= Beginning of Section =
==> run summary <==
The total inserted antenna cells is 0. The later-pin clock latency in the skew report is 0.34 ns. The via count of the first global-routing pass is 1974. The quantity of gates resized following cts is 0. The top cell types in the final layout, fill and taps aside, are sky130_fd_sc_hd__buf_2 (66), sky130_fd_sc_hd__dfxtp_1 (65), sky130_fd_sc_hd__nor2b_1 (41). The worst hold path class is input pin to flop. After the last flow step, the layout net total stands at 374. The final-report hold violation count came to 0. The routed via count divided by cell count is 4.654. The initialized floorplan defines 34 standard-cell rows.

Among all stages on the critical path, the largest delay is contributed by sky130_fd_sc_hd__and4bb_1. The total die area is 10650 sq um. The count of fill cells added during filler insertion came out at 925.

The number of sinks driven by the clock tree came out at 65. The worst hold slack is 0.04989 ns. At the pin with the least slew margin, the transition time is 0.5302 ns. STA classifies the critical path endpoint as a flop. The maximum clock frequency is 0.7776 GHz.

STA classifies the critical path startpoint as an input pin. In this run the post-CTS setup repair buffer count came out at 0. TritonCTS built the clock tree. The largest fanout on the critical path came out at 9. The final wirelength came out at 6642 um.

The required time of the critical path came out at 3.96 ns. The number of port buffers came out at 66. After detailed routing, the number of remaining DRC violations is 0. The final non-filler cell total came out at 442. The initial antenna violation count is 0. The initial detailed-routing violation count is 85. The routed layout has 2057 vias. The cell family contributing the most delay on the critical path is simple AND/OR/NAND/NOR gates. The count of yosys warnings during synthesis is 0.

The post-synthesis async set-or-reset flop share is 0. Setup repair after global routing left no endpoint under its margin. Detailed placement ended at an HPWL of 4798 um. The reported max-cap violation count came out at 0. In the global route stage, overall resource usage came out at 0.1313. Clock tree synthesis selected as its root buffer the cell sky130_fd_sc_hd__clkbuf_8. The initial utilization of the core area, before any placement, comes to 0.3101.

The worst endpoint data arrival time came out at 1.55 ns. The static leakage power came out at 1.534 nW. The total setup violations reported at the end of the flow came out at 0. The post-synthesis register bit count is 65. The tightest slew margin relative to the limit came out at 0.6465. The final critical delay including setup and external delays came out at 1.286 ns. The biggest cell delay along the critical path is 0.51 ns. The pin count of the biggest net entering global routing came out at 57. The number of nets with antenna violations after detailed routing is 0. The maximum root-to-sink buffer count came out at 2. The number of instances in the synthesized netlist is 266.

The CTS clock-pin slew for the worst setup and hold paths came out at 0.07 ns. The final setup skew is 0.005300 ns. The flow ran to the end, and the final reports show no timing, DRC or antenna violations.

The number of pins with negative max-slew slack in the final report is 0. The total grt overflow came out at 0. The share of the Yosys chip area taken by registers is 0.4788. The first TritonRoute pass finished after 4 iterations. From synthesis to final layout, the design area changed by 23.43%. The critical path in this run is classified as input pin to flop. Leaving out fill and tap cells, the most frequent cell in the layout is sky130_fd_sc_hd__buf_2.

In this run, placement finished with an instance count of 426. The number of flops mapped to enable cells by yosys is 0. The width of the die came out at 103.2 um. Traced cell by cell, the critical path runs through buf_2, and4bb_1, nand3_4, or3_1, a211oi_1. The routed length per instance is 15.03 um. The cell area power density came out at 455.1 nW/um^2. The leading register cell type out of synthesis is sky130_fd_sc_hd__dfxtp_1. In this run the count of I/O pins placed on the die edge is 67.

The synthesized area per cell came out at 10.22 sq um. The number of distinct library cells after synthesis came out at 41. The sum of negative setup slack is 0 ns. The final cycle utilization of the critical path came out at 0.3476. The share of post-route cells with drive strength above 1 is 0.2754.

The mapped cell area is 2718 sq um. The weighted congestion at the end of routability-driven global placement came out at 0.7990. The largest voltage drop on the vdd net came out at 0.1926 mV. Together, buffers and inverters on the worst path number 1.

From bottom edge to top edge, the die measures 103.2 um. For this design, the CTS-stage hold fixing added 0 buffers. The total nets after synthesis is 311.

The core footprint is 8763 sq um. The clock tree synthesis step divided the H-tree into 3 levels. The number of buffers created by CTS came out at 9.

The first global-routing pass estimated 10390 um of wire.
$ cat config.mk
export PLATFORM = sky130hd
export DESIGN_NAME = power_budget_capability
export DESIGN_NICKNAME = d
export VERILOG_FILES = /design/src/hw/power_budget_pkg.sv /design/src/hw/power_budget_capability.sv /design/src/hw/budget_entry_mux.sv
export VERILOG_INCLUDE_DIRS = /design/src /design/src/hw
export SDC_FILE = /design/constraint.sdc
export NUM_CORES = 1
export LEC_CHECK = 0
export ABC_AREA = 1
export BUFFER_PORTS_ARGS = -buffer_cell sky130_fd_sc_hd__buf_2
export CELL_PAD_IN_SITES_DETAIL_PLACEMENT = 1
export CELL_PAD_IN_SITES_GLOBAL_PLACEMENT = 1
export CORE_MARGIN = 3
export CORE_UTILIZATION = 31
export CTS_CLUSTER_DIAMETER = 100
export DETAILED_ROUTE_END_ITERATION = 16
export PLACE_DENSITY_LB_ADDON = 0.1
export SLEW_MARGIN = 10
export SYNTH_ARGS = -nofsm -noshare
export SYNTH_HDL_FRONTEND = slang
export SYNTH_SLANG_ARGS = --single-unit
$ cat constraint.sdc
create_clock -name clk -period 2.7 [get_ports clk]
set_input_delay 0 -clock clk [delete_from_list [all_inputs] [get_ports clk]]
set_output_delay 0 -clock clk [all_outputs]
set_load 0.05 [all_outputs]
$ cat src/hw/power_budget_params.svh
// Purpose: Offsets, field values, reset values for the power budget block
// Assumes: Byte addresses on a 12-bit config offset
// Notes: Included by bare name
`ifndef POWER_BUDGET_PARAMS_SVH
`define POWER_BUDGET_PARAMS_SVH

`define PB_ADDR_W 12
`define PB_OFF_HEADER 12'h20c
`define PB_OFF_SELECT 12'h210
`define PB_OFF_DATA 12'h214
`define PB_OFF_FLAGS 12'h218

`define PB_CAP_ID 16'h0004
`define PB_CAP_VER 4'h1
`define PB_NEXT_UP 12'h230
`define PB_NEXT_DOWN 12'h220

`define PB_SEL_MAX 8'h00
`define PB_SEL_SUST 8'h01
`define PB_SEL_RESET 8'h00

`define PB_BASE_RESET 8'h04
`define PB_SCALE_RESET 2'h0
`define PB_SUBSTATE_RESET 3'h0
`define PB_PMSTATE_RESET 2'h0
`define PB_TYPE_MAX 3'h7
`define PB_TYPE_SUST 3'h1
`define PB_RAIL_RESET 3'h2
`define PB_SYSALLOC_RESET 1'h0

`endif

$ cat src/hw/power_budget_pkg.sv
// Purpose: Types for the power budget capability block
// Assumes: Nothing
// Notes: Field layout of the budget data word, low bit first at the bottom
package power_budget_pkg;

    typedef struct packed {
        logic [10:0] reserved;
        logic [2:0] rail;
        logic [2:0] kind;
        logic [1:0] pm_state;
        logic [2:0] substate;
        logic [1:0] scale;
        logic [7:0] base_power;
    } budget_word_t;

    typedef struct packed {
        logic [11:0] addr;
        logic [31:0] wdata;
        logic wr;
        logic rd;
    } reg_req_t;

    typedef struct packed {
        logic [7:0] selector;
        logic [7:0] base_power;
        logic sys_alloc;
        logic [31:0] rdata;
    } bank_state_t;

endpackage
= End of Section =
= Beginning of Section =
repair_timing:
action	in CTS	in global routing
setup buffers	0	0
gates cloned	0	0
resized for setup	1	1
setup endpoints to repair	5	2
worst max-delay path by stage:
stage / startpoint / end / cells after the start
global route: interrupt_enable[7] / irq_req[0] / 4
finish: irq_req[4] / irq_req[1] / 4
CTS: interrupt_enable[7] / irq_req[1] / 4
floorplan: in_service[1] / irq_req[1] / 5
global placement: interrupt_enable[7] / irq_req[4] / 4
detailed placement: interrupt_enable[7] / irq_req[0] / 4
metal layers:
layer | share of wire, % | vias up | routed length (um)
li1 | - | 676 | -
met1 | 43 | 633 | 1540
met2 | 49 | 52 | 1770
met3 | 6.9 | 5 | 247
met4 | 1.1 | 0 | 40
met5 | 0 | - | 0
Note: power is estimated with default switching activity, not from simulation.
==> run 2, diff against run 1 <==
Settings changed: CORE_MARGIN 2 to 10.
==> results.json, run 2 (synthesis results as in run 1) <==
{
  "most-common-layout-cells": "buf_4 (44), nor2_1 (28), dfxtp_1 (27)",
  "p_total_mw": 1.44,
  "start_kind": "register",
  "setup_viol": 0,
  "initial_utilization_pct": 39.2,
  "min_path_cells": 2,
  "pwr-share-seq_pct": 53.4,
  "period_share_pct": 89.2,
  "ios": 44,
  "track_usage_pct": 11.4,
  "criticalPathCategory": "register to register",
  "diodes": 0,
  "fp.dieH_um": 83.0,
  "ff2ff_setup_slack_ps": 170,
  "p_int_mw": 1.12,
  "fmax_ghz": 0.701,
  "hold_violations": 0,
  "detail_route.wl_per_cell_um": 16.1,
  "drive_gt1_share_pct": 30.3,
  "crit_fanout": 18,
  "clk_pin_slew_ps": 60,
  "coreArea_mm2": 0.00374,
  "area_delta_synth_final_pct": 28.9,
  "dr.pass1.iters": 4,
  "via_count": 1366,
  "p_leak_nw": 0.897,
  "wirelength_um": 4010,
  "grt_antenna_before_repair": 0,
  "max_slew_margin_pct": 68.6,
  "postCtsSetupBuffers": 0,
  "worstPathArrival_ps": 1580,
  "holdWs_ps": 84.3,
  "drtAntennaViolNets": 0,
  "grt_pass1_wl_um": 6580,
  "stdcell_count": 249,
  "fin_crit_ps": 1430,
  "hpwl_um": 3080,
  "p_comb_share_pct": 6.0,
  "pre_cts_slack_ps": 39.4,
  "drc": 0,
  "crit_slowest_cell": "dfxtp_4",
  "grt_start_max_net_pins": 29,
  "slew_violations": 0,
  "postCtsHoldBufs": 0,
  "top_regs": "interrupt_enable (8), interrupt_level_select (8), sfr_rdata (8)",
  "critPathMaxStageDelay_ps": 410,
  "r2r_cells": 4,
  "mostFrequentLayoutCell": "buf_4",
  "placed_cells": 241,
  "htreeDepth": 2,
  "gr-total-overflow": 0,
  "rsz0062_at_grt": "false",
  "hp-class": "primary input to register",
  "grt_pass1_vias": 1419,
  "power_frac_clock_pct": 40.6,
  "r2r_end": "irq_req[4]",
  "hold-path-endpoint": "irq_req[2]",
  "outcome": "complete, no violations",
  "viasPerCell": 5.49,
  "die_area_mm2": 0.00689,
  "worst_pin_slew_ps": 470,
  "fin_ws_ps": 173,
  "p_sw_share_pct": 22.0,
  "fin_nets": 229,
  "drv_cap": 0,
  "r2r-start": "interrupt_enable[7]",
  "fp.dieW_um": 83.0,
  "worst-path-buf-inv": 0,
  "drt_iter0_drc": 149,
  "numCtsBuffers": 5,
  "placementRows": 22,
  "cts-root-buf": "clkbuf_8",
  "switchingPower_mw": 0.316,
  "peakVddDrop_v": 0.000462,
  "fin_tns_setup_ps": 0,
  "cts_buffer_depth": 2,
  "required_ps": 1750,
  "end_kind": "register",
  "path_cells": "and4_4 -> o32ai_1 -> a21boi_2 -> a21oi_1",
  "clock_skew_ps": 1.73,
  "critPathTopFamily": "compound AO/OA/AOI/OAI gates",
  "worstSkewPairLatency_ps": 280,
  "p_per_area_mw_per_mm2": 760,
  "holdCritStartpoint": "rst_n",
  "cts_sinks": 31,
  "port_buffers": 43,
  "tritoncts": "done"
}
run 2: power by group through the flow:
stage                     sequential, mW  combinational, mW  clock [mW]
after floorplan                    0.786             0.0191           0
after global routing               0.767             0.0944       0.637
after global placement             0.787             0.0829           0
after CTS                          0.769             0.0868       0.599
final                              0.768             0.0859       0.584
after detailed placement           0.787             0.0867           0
= End of Section =
▶ **Exercise**
For the string "changed", go through the entries above and copy each line where it occurs.

▶ **Task answer**
The number of pins with negative max-slew slack in the final report is 0. The total grt overflow came out at 0. The share of the Yosys chip area taken by registers is 0.4788. The first TritonRoute pass finished after 4 iterations. From synthesis to final layout, the design area changed by 23.43%. The critical path in this run is classified as input pin to flop. Leaving out fill and tap cells, the most frequent cell in the layout is sky130_fd_sc_hd__buf_2.
Settings changed: CORE_MARGIN 2 to 10.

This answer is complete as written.